**PROBLEM TO WORK ON**
Look through the lines below and copy each one that includes "constant".

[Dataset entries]
↓↓↓

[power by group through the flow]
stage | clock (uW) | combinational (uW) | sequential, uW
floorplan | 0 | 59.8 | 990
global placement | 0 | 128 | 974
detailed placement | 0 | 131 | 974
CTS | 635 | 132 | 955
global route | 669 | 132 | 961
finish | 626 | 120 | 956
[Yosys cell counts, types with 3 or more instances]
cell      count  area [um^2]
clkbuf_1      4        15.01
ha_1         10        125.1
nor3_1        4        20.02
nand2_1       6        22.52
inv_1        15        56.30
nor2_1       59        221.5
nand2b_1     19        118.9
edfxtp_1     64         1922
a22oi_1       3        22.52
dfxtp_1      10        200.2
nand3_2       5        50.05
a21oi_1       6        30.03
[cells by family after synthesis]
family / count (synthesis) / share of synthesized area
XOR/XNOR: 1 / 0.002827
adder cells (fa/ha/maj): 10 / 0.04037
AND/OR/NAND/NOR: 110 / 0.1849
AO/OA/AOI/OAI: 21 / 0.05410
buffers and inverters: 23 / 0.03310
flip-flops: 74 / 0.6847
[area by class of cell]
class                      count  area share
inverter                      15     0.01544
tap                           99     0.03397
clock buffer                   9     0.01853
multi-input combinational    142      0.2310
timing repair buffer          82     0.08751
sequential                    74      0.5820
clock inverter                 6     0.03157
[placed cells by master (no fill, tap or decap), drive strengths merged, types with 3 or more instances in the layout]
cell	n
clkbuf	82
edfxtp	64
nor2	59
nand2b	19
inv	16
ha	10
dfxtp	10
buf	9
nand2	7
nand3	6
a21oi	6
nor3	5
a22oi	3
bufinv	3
<file path="src/rtl/fetch_align_queue.sv">
// fetch_align_queue
// Buffers 32-bit fetch words (each with a fetch error code and a prediction
// flag) and extracts one aligned RVC or RVI instruction per cycle at halfword
// granularity, including RVI instructions that straddle two fetch words.
// A lightweight predecode flags branches, direct jumps and indirect jumps.
//
// Ports:
//   s_clk_i, s_rst_i         clock, synchronous active-high reset
//   s_push_i, s_ready_o      fetch word write / queue has room
//   s_word_i, s_ferr_i,      fetch word, its error code and predictor hit
//   s_pred_i
//   s_flush_i,               discard content; first word after the flush
//   s_flush_half_i           starts at this halfword offset
//   s_valid_o, s_pop_i       aligned instruction available / consumed
//   s_instr_o, s_rvc_o       instruction ([31:16]=0 for RVC), 16-bit flag
//   s_ferr_o, s_align_err_o  fetch error, prediction on a split RVI first half
//   s_pred_o, s_pd_cf_o      prediction of last halfword's word, predecode
//   s_count_o                number of stored words
module fetch_align_queue #(
  parameter int DEPTH = 4,
  parameter int CNT_W = $clog2(DEPTH + 1)
) (
  input  logic             s_clk_i,
  input  logic             s_rst_i,
  input  logic             s_push_i,
  output logic             s_ready_o,
  input  logic [31:0]      s_word_i,
  input  logic [2:0]       s_ferr_i,
  input  logic             s_pred_i,
  input  logic             s_flush_i,
  input  logic             s_flush_half_i,
  output logic             s_valid_o,
  input  logic             s_pop_i,
  output logic [31:0]      s_instr_o,
  output logic             s_rvc_o,
  output logic [2:0]       s_ferr_o,
  output logic             s_align_err_o,
  output logic             s_pred_o,
  output logic [1:0]       s_pd_cf_o,
  output logic [CNT_W-1:0] s_count_o
);

  localparam int PTR_W = $clog2(DEPTH);

  logic [31:0]      wordMem_q [DEPTH];
  logic [2:0]       ferrMem_q [DEPTH];
  logic             predMem_q [DEPTH];
  logic [PTR_W-1:0] headPtr_q, headPtr_d, tailPtr_q, tailPtr_d, nextPtr;
  logic [CNT_W-1:0] count_q, count_d;
  logic             off_q, off_d;

  logic [31:0] headWord, nextWord, instrRaw;
  logic [15:0] headHalf;
  logic [2:0]  headFerr, nextFerr, ferrRaw;
  logic        headPred, nextPred, predRaw, rvcRaw;
  logic        isRvi, headErr, spanning, validInt;
  logic        doPush, doPop, deq;
  logic [1:0]  pdRaw;

  // Head and next entries; the next entry only matters for a spanning RVI.
  assign nextPtr  = headPtr_q + 1'b1;
  assign headWord = wordMem_q[headPtr_q];
  assign nextWord = wordMem_q[nextPtr];
  assign headFerr = ferrMem_q[headPtr_q];
  assign nextFerr = ferrMem_q[nextPtr];
  assign headPred = predMem_q[headPtr_q];
  assign nextPred = predMem_q[nextPtr];
  assign headHalf = off_q ? headWord[31:16] : headWord[15:0];
  assign isRvi    = (headHalf[1:0] == 2'b11);
  assign headErr  = (headFerr != 3'b000);
  assign spanning = isRvi && off_q && !headErr;
  assign validInt = (count_q != '0) && (!spanning || (count_q >= CNT_W'(2)));

  assign s_ready_o = (count_q < CNT_W'(DEPTH));
  assign s_count_o = count_q;

  // Build the raw instruction and its side information from registered state.
  // An erroneous head word is emitted at once whatever its length, so the
  // decoder sees the error; its upper bits are only meaningful for a full RVI.
  always_comb begin
    instrRaw = {16'h0000, headHalf};
    rvcRaw   = 1'b0;
    ferrRaw  = 3'b000;
    predRaw  = headPred;
    if (headErr) begin
      ferrRaw = headFerr;
      if (isRvi && !off_q) begin
        instrRaw = headWord;
      end
    end else if (!isRvi) begin
      rvcRaw  = 1'b1;
      predRaw = off_q ? headPred : 1'b0;
    end else if (!off_q) begin
      instrRaw = headWord;
    end else begin
      instrRaw = {nextWord[15:0], headWord[31:16]};
      ferrRaw  = nextFerr;
      predRaw  = nextPred;
    end
  end

  // Predecode only looks at opcode/funct fields; illegal encodings pass
  // through. c.jr/c.jalr need rs1!=0 and rs2=0 to exclude c.mv/c.add/c.ebreak.
  always_comb begin
    pdRaw = 2'b00;
    if (!isRvi) begin
      if (instrRaw[1:0] == 2'b01) begin
        case (instrRaw[15:13])
          3'b001, 3'b101: pdRaw = 2'b10;
          3'b110, 3'b111: pdRaw = 2'b01;
          default:        pdRaw = 2'b00;
        endcase
      end else if (instrRaw[1:0] == 2'b10 && instrRaw[15:13] == 3'b100 &&
                   instrRaw[11:7] != 5'd0 && instrRaw[6:2] == 5'd0) begin
        pdRaw = 2'b11;
      end
    end else begin
      case (instrRaw[6:0])
        7'b1100011: pdRaw = 2'b01;
        7'b1101111: pdRaw = 2'b10;
        7'b1100111: pdRaw = (instrRaw[14:12] == 3'b000) ? 2'b11 : 2'b00;
        default:    pdRaw = 2'b00;
      endcase
    end
  end

  // Data outputs are forced to zero whenever no instruction is presented.
  assign s_valid_o     = validInt;
  assign s_instr_o     = validInt ? instrRaw : 32'h0;
  assign s_rvc_o       = validInt && rvcRaw;
  assign s_ferr_o      = validInt ? ferrRaw : 3'b000;
  assign s_align_err_o = validInt && spanning && headPred;
  assign s_pred_o      = validInt && predRaw;
  assign s_pd_cf_o     = validInt ? pdRaw : 2'b00;

  // Next-state: decide whether a pop consumes the head word and where the
  // halfword offset lands. A spanning RVI frees only the first word and
  // leaves the offset at the upper half of the following word. Flush wins.
  always_comb begin
    doPush    = s_push_i && s_ready_o;
    doPop     = s_pop_i && validInt;
    deq       = 1'b0;
    off_d     = off_q;
    if (doPop) begin
      if (headErr) begin
        deq   = 1'b1;
        off_d = 1'b0;
      end else if (!isRvi) begin
        deq   = off_q;
        off_d = !off_q;
      end else begin
        deq   = 1'b1;
        off_d = off_q;
      end
    end
    headPtr_d = deq ? nextPtr : headPtr_q;
    tailPtr_d = doPush ? tailPtr_q + 1'b1 : tailPtr_q;
    count_d   = count_q + CNT_W'(doPush) - CNT_W'(deq);
    if (s_flush_i) begin
      headPtr_d = '0;
      tailPtr_d = '0;
      count_d   = '0;
      off_d     = s_flush_half_i;
    end
  end

  // Control state register; reset behaves as a flush to offset zero.
  always_ff @(posedge s_clk_i) begin
    if (s_rst_i) begin
      headPtr_q <= '0;
      tailPtr_q <= '0;
      count_q   <= '0;
      off_q     <= 1'b0;
    end else begin
      headPtr_q <= headPtr_d;
      tailPtr_q <= tailPtr_d;
      count_q   <= count_d;
      off_q     <= off_d;
    end
  end

  // Entry storage needs no reset: every output is gated by the count.
  always_ff @(posedge s_clk_i) begin
    if (doPush && !s_flush_i && !s_rst_i) begin
      wordMem_q[tailPtr_q] <= s_word_i;
      ferrMem_q[tailPtr_q] <= s_ferr_i;
      predMem_q[tailPtr_q] <= s_pred_i;
    end
  end

  // Occupancy must stay within 0..DEPTH.
  assert property (@(posedge s_clk_i) disable iff (s_rst_i)
                   count_q <= CNT_W'(DEPTH));
  assert property (@(posedge s_clk_i) disable iff (s_rst_i)
                   !(deq && count_q == '0));

endmodule

</file>
<file path="config.mk">
export PLATFORM = sky130hd
export DESIGN_NAME = fetch_align_queue
export DESIGN_NICKNAME = d
export VERILOG_FILES = /design/src/rtl/fetch_align_queue.sv
export SDC_FILE = /design/constraint.sdc
export NUM_CORES = 1
export LEC_CHECK = 0
export CAP_MARGIN = 0
export CORE_MARGIN = 8
export CORE_UTILIZATION = 30
export DETAILED_ROUTE_END_ITERATION = 8
export PLACE_DENSITY = 0.52
export SLEW_MARGIN = 20
export SYNTH_ARGS = -nofsm -noshare
export SYNTH_HDL_FRONTEND = slang
export SYNTH_SLANG_ARGS = --single-unit
</file>
<file path="constraint.sdc">
create_clock -name s_clk_i -period 9 [get_ports s_clk_i]
set_clock_uncertainty 0.1 [all_clocks]
set_input_delay 1.8 -clock s_clk_i [delete_from_list [all_inputs] [get_ports s_clk_i]]
set_output_delay 1.8 -clock s_clk_i [all_outputs]
set_load 0.02 [all_outputs]
</file>
## Word level (Yosys, flattened, before mapping)

Memory sizes are Yosys's and may differ from the RTL's. A register that Yosys moved wholly into a read port is not among the register bits.
Cells that the tools add are included.

| cells by class | value |
|---|---|
| eq/ne operators | 12 |
| muxes and demuxes | 38 |
| reductions and logical operators | 31 |
| add/subtract/negate cells | 4 |
| magnitude comparators | 2 |

Operators with widths:

| operator | number |
|---|---|
| 32-bit 2-to-1 mux | 5 |
| 2-bit 2-to-1 mux | 11 |
| 7-bit == test (second input constant) | 3 |
| 16-bit 2-to-1 mux | 1 |
| 1-bit logical AND | 15 |
| 1-bit 2-to-1 mux | 15 |
| 3-bit == test (second input constant) | 4 |
| 3-bit 2-to-1 mux | 4 |
| 2-bit one-hot mux with 3 select lines | 1 |
| 3-bit nonzero test | 2 |
| 2-bit OR reduction | 3 |
| 1-bit logical NOT | 5 |
| 5-bit logical NOT | 1 |
| 5-bit nonzero test | 1 |
| 2-bit by 1-bit adder with 2-bit output (second input constant) | 2 |
| 2-bit == test (second input constant) | 2 |
| 2-bit one-hot mux with 2 select lines | 1 |
| 3-bit by 1-bit adder with 3-bit output | 1 |
| 3-bit by 1-bit == test with 1-bit output (second input constant) | 1 |
| 3-bit by 2-bit >= comparator with 1-bit output (second input constant) | 1 |
| 3-bit logical NOT | 1 |
| 3-bit less-than comparator (second input constant) | 1 |
| 3-bit by 2-bit != test with 1-bit output (second input constant) | 1 |
| 3-bit by 1-bit subtractor with 3-bit output | 1 |
| other kinds (4) | 4 |

| word-level totals | value |
|---|---|
| output and inout bits | 45 |
| flip-flop bits (word level) | 8 |
| memories | 3 |
| RAM bits | 144 |
| logic and storage cells | 94 |

Memory list:

| memory | words | bits a word | rd ports | clocked after Yosys merged registers in | wr ports | RTL line | text |
|---|---|---|---|---|---|---|---|
| wordMem_q | 4 | 32 | 2 | 1 | 1 | 45 | `logic [31:0] wordMem_q [DEPTH];` |
| ferrMem_q | 4 | 3 | 2 | 1 | 1 | 46 | `logic [2:0] ferrMem_q [DEPTH];` |
| predMem_q | 4 | 1 | 2 | 1 | 1 | 47 | `logic predMem_q [DEPTH];` |

## Depth between registers and ports, before layout

Gate-level depths: netlist (run 1).

| depth | value |
|---|---|
| depth after elaboration | 13 |
| mapped depth | 12 |

## Least setup slack after synthesis (run 1)

OpenSTA, ideal clock, no wires.

| timing path | value |
|---|---|
| path kind | register to output |
| start point | reg (tool-made name) |
| end point | out s_pd_cf_o[1] |
| path buffers | 3 |
| slack | 4,475 ps |
| arrival | 2,625 ps |
| stages on the path, launching flop included | 9 |
| data required time | 7,100 ps |
| cells stage by stage | dfxtp_1 > buf_6 > buf_6 > buf_2 > mux2_2 > mux4_2 > nor3_1 > nor3_1 > nor4_1 |

RTL lines:

| item | RTL line | text |
|---|---|---|
| end, declared | 39 | `output logic [1:0] s_pd_cf_o,` |

==> out/metrics.cfg, run 1 <==
[floorplanning]
rows=56
die-area_um2=28530
initial_core_util=0.3024
coreArea_um2=23190
die_h_um=168.9
ios=87
die_x_um=168.9

[route]
wl_um=17780
drc_errors=0
ant_nets=0
wl_per_cell_um=21.92
viasPerCell=5.022
drt_iter0_markers=267
via_count=4073
dr.pass1.iters=5

[yosys]
synthArstFlopShare=0
avgSynthCellArea_um2=17.89
synthCells=392
yosys.area.top_type=edfxtp_1
synth_cell_types=44
synth_edf_count=144
ys_top_cells_by_area=edfxtp_1, mux4_2, dfxtp_1
ys.flop_type=edfxtp_1
ys_seq_area_frac=0.6451
synth_top_area_frac=0.6166
ys_ff_latch=154
syn_area_um2=7013
syn_nets=441
yosys_warnings=0

[clock_network]
cts_tree=built
cts_root_buffer=clkbuf_16
clk_latency_ns=0.41
clkSinkCount=154
htree_levels=4
post_cts_buffers=0
cts_resized=0
postCtsHoldBufs=0
numCtsBuffers=17
cts_buffer_depth=2
clk_pin_slew_worst_paths_ns=0.06

[sta]
fin_ws_ns=2.508
min_period_ns=6.492
setup_violations=0
tightest_slew_ns=1.073
final_max_slew_viol_count=0
rsz0062_at_grt=false
hold_violations=0
max_clock_freq_ghz=0.1540
finalCritPeriodShare=0.7213
fin_setup_tns_ns=0
max_slew_margin=0.2847
hold_slack_ns=0.5063

[power]
p_switching_mw=0.3706
internal_power_mw=1.329
pwr-share-seq=0.470
combPwrFrac=0.101
vdd_drop_max_v=0.0001093
switching_share=0.2181
p_leak_nw=2.672
power_density_nw_per_um2=192.7
clockPowerShare=0.429

[hold_path]
holdPathEnd=tailPtr_q[0]$_SDFFE_PP0P_
hold_class=reg -> reg
hold-path-cell-count=2
hold_start=tailPtr_q[0]$_SDFFE_PP0P_

[setup_path]
reg2regPathDepth=11
path_depth=7
max_stage_delay_ns=0.89
critPathTopFamily=simple AND/OR/NAND/NOR gates
path_class=reg -> out
endpoint_kind=output port
path_cells=buf_4, mux4_1, nor3_1, and4_1, a22oi_1, nor2_1, clkdlybuf4s50_1
arrival_ns=4.59
cp-start-kind=register
ff2ff_setup_slack_ns=4.66
slowest_stage=dfxtp_2
worst-path-buf-inv=2
cp_max_fo=22
required_ns=7.10
r2r-end=s_count_o[2]$_SDFF_PP0_

[global_route]
grt-ovfl-total=0
antenna_found_initial=0
grt_max_degree=37
grt_pass1_vias=4330
grt_usage=0.1274
grt_pass1_wl_um=26810

[finish]
drive_above_1_share=0.2297
nets=528
area_delta_synth_final_pct=25.73
diodes=0
final_cells=811

[place]
hpwl_um=11640
portBuffers=86
pre_cts_ws_ns=2.812
dp_cells=779
gp_congestion=0.7061

[status]
status=complete, no violations

[flow_run]
drv_cap=0

[synth_stat cells, types with 2 or more instances]
| master | n |
|---|---|
| mux2_4 | 2 |
| nor3_1 | 7 |
| buf_2 | 13 |
| nor2_1 | 39 |
| mux2_2 | 11 |
| buf_6 | 3 |
| a22oi_1 | 15 |
| mux4_2 | 54 |
| o31ai_1 | 3 |
| and3_1 | 6 |
| dfxtp_1 | 10 |
| a21oi_1 | 4 |
| nand2_1 | 2 |
| o21ai_0 | 3 |
| nand3_1 | 4 |
| mux2i_1 | 11 |
| and2_1 | 6 |
| nor4_1 | 6 |
| or3_1 | 2 |
| xnor2_1 | 3 |
| inv_1 | 7 |
| edfxtp_1 | 144 |
| a31oi_1 | 2 |
| a221oi_1 | 2 |
| clkbuf_1 | 9 |
| ha_1 | 6 |
[worst max-delay path by stage]
stage / end / startpoint
floorplan: s_pd_cf_o[1] / register
global placement: s_instr_o[30] / register
detailed placement: s_instr_o[20] / register
CTS: s_instr_o[20] / register
global route: s_instr_o[20] / register
finish: s_instr_o[25] / register
[registers in the layout, indices dropped and copies added (netlist names), named ones only]
register / count
headPtr_q: 2
predMem_q: 4
tailPtr_q: 2
off_q: 1
ferrMem_q: 12
wordMem_q: 128
s_count_o: 3
[metal layers]
metal	track usage	up-vias	part of all wire
met5	0	-	0
met4	0.04076	0	0.012
met3	0.03145	13	0.059
met2	0.2038	153	0.49
met1	0.1676	2118	0.44
li1	-	1789	-
[kinds of logic after synthesis]
logic type,synth area share
buffers and inverters,0.02319
AOI/OAI and AO/OA,0.04318
DFF,0.6451
xor gates and xnor gates,0.003747
and+or+nand+nor,0.05317
muxes,0.2180
adders and majority gates,0.01356
[placed cells by master, fill, tap and decap left out, types with 3 or more instances in the layout]
master / n
edfxtp_1: 144
clkdlybuf4s50_1: 86
mux4_2: 54
nor2_1: 39
clkbuf_16: 17
a22oi_1: 15
mux2_2: 11
mux2i_1: 11
dfxtp_1: 9
inv_1: 7
buf_4: 7
nor4_1: 6
nor3_1: 6
and2_1: 6
ha_1: 6
nand3_1: 4
a21oi_1: 4
bufinv_16: 4
o21ai_0: 3
o31ai_1: 3
and3_1: 3
and3_2: 3
xnor2_1: 3
clkinv_2: 3
clkinv_1: 3
[tightest hold or removal path: cells and delay by family, from the launching register on]
family,cells,cell delay [ns]
xor gates and xnor gates,1,0.17
DFF,1,0.35
and+or+nand+nor,1,0.04
[power groups by stage]
stage	Clock (mW)	Combinational [mW]	Sequential (mW)
after floorplan	0	0.0941	0.812
after global placement	0	0.171	0.813
after detailed placement	0	0.174	0.814
after CTS	0.743	0.174	0.799
after global routing	0.766	0.185	0.800
final	0.729	0.171	0.799
[layout make-up]
class / instances / area (um^2)
fill: 2139 / 14380
sequential: 154 / 4526
multi-input combinational: 205 / 2341
timing repair buffer: 93 / 913.4
clock buffer: 18 / 429.2
tap: 319 / 399.1
clock inverter: 14 / 178.9
inverter: 8 / 30.03
[metrics by stage]
| stage | instance area (um^2) | power [mW] | utilization |
|---|---|---|---|
| 6_report | 8817 | 1.699 | 0.3802 |
| 5_1_grt | 8817 | 1.750 | 0.3802 |
| 4_1_cts | 8817 | 1.716 | 0.3802 |
| 3_5_place_dp | 8209 | 0.9877 | 0.3540 |
| 3_3_place_gp | 8209 | 0.9846 | 0.3540 |
| 2_1_floorplan | 7013 | 0.9062 | - |
Power figures use the tool's default switching activity.
==> run 2, diff against run 1 <==
==> constraint.sdc (replaced) <==
create_clock -name s_clk_i -period 6.2 [get_ports s_clk_i]
set_clock_uncertainty 0.1 [all_clocks]
set_input_delay 1.24 -clock s_clk_i [delete_from_list [all_inputs] [get_ports s_clk_i]]
set_output_delay 1.24 -clock s_clk_i [all_outputs]
set_load 0.02 [all_outputs]
==> out/metrics.cfg, run 2 (synthesis gave the netlist of run 1 again) <==
[status]
status=complete, no violations  ; unchanged

[floorplanning]
die_x_um=168.9  ; unchanged
initial_core_util=0.3024  ; unchanged
die-area_um2=28530  ; unchanged
die_h_um=168.9  ; unchanged
coreArea_um2=23190  ; unchanged
rows=56  ; unchanged
ios=87  ; unchanged

[power]
p_leak_nw=2.710  ; was 2.672 nW
pwr-share-seq=0.464  ; was 0.470
switching_share=0.2114  ; was 0.2181
p_switching_mw=0.5297  ; was 0.3706 mW
clockPowerShare=0.437  ; was 0.429
combPwrFrac=0.099  ; was 0.101
internal_power_mw=1.976  ; was 1.329 mW
vdd_drop_max_v=0.0001464  ; was 0.0001093 V
power_mw=2.506  ; was 1.699 mW
power_density_nw_per_um2=282.3  ; was 192.7 nW/um^2

[finish]
reg_top3=wordMem_q: 128 flops, ferrMem_q: 12 flops, predMem_q: 4 flops  ; unchanged
largest_reg_flops=128  ; unchanged
diodes=0  ; unchanged
nets=532  ; was 528
largest_register=wordMem_q  ; unchanged
fin_area_um2=8876  ; was 8817 um^2
area_delta_synth_final_pct=26.57  ; was 25.73%
final_util=0.3827  ; was 0.3802
final_cells=815  ; was 811
mostFrequentLayoutCells=edfxtp_1, clkdlybuf4s50_1, mux4_2  ; unchanged
drive_above_1_share=0.2379  ; was 0.2297
final_common_cell=edfxtp_1  ; unchanged

[global_route]
grt-ovfl-total=0  ; unchanged
antenna_found_initial=0  ; unchanged
grt_usage=0.1306  ; was 0.1274
grt_max_degree=37  ; unchanged
grt_pass1_vias=4563  ; was 4330
grt_pass1_wl_um=27400  ; was 26810 um

[sta]
rsz0062_at_grt=false  ; unchanged
min_period_ns=5.531
fin_setup_tns_ns=0  ; unchanged
fin_ws_ns=0.6689  ; was 2.508 ns
tightest_slew_ns=0.9944  ; was 1.073 ns
final_max_slew_viol_count=0  ; unchanged
hold_violations=0  ; unchanged
hold_slack_ns=0.4880  ; was 0.5063 ns
max_slew_margin=0.3370  ; was 0.2847
finalCritPeriodShare=0.8921
max_clock_freq_ghz=0.1808
setup_violations=0  ; unchanged

[place]
dp_cells=783  ; was 779
hpwl_um=11800  ; was 11640 um
portBuffers=86  ; unchanged
gp_congestion=0.7475  ; was 0.7061
placed_cell_area_um2=8237  ; was 8209 um^2
pre_cts_ws_ns=1.036  ; was 2.812 ns

[setup_path]
reg2regPathDepth=10  ; was 11
required_ns=4.86  ; was 7.10 ns
ff2ff_setup_slack_ns=2.33  ; was 4.66 ns
path_class=reg -> out  ; unchanged
cp-start-kind=register  ; unchanged
cp_max_fo=20  ; was 22
r2r-end=s_count_o[2]$_SDFF_PP0_  ; unchanged
endpoint_kind=output port  ; unchanged
arrival_ns=4.19  ; was 4.59 ns
endpoint=s_pd_cf_o[1]  ; was s_instr_o[25]

[clock_network]
cts_resized=0  ; unchanged
clk_pin_slew_worst_paths_ns=0.06  ; about the same
post_cts_buffers=0  ; unchanged
cts_root_buffer=clkbuf_16  ; unchanged
clkSinkCount=154  ; unchanged
clk_latency_ns=0.41  ; about the same
cts_tree=built  ; unchanged
numCtsBuffers=17  ; unchanged
htree_levels=4  ; unchanged
postCtsHoldBufs=0  ; unchanged
cts_buffer_depth=2  ; unchanged

[route]
drc_errors=0  ; unchanged
dr.pass1.iters=4  ; was 5
via_count=4032  ; was 4073
viasPerCell=4.947  ; was 5.022
ant_nets=0  ; unchanged
wl_um=18010  ; was 17780 um
wl_per_cell_um=22.10  ; was 21.92 um
drt_iter0_markers=242  ; was 267

[flow_run]
drv_cap=0  ; unchanged

[hold_path]
hold_class=reg -> reg  ; unchanged
hold-path-cell-count=2  ; unchanged

## run 2: area by class of cell
type | count | area, um^2
Sequential cell | 154 | 4526
Clock inverter | 8 | 140.1
Tap cell | 319 | 399.1
Timing Repair Buffer | 97 | 943.4
Fill cell | 2138 | 14320
Multi-Input combinational cell | 205 | 2346
Inverter | 8 | 30.03
Clock buffer | 24 | 491.7
## run 2: power by group through the flow
stage	Sequential, mW	Combinational (mW)	Clock, mW
2_1_floorplan	1.18	0.137	0
3_3_place_gp	1.18	0.247	0
3_5_place_dp	1.18	0.250	0
4_1_cts	1.16	0.251	1.11
5_1_grt	1.16	0.267	1.16
6_report	1.16	0.248	1.10
## run 2: worst max-delay path, cell delays in order (launching register included)
cell	delay, ns
dfxtp_2	0.86
buf_4	0.38
buf_4	0.27
mux2_2	0.37
mux4_2	0.51
nor3_1	0.19
nor3_1	0.07
nor4_1	0.41
clkdlybuf4s50_1	0.72
## run 2: per-layer routing
metal | wire, um | global-route usage
met2 | 8650 | 0.2105
met5 | 0 | 0
met1 | 7722 | 0.1665
met3 | 1346 | 0.03378
met4 | 291 | 0.04969
## run 2: worst min path at each step
stage	start	to	slack (ns)
4_1_cts	tailPtr_q[0]$_SDFFE_PP0P_	tailPtr_q[0]$_SDFFE_PP0P_	0.50
6_report	tailPtr_q[0]$_SDFFE_PP0P_	tailPtr_q[0]$_SDFFE_PP0P_	0.49
3_3_place_gp	tailPtr_q[0]$_SDFFE_PP0P_	tailPtr_q[0]$_SDFFE_PP0P_	0.46
3_5_place_dp	tailPtr_q[0]$_SDFFE_PP0P_	tailPtr_q[0]$_SDFFE_PP0P_	0.48
5_1_grt	tailPtr_q[0]$_SDFFE_PP0P_	tailPtr_q[0]$_SDFFE_PP0P_	0.55
2_1_floorplan	tailPtr_q[0]$_SDFFE_PP0P_	tailPtr_q[0]$_SDFFE_PP0P_	0.44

↑↑↑

**RESPONSE TO THIS EXERCISE**
| 7-bit == test (second input constant) | 3 |
| 3-bit == test (second input constant) | 4 |
| 2-bit by 1-bit adder with 2-bit output (second input constant) | 2 |
| 2-bit == test (second input constant) | 2 |
| 3-bit by 1-bit == test with 1-bit output (second input constant) | 1 |
| 3-bit by 2-bit >= comparator with 1-bit output (second input constant) | 1 |
| 3-bit less-than comparator (second input constant) | 1 |
| 3-bit by 2-bit != test with 1-bit output (second input constant) | 1 |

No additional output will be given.